== Task directions ==
Every line in the records below with the string "Testbench" is to be copied out.

*** Opening of Records provided ***

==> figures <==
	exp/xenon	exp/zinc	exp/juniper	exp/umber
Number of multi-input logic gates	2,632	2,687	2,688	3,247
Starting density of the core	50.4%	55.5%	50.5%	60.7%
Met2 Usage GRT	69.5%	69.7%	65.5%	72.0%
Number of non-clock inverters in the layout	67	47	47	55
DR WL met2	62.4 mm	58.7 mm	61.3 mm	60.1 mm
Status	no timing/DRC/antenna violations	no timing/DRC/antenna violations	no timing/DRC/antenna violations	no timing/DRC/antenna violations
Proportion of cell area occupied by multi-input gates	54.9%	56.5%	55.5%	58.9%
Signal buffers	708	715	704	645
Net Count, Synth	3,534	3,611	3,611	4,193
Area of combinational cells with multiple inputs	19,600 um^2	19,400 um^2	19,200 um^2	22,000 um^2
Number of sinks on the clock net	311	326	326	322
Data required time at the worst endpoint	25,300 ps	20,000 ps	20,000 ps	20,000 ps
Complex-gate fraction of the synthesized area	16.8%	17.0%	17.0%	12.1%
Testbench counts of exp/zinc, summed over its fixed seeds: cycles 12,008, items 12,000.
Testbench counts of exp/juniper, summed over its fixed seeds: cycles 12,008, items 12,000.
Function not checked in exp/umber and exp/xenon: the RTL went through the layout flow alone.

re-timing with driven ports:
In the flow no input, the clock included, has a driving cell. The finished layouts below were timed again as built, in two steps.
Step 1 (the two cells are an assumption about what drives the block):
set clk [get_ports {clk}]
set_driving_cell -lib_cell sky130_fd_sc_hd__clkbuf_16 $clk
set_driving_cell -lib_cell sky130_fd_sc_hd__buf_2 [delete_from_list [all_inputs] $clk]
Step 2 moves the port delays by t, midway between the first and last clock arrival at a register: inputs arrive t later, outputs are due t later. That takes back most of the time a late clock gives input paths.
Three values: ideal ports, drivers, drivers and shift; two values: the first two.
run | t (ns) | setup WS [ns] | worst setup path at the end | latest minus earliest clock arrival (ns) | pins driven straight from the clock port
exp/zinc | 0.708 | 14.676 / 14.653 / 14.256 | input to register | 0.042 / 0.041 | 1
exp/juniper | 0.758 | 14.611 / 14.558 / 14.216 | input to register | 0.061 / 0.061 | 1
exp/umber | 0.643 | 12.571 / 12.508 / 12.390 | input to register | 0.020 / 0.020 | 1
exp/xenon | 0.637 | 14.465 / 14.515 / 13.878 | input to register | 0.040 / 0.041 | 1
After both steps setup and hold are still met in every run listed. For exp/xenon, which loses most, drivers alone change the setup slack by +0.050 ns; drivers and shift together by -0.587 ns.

*** Close of Records provided ***

== Response to the task ==
Testbench counts of exp/zinc, summed over its fixed seeds: cycles 12,008, items 12,000.
Testbench counts of exp/juniper, summed over its fixed seeds: cycles 12,008, items 12,000.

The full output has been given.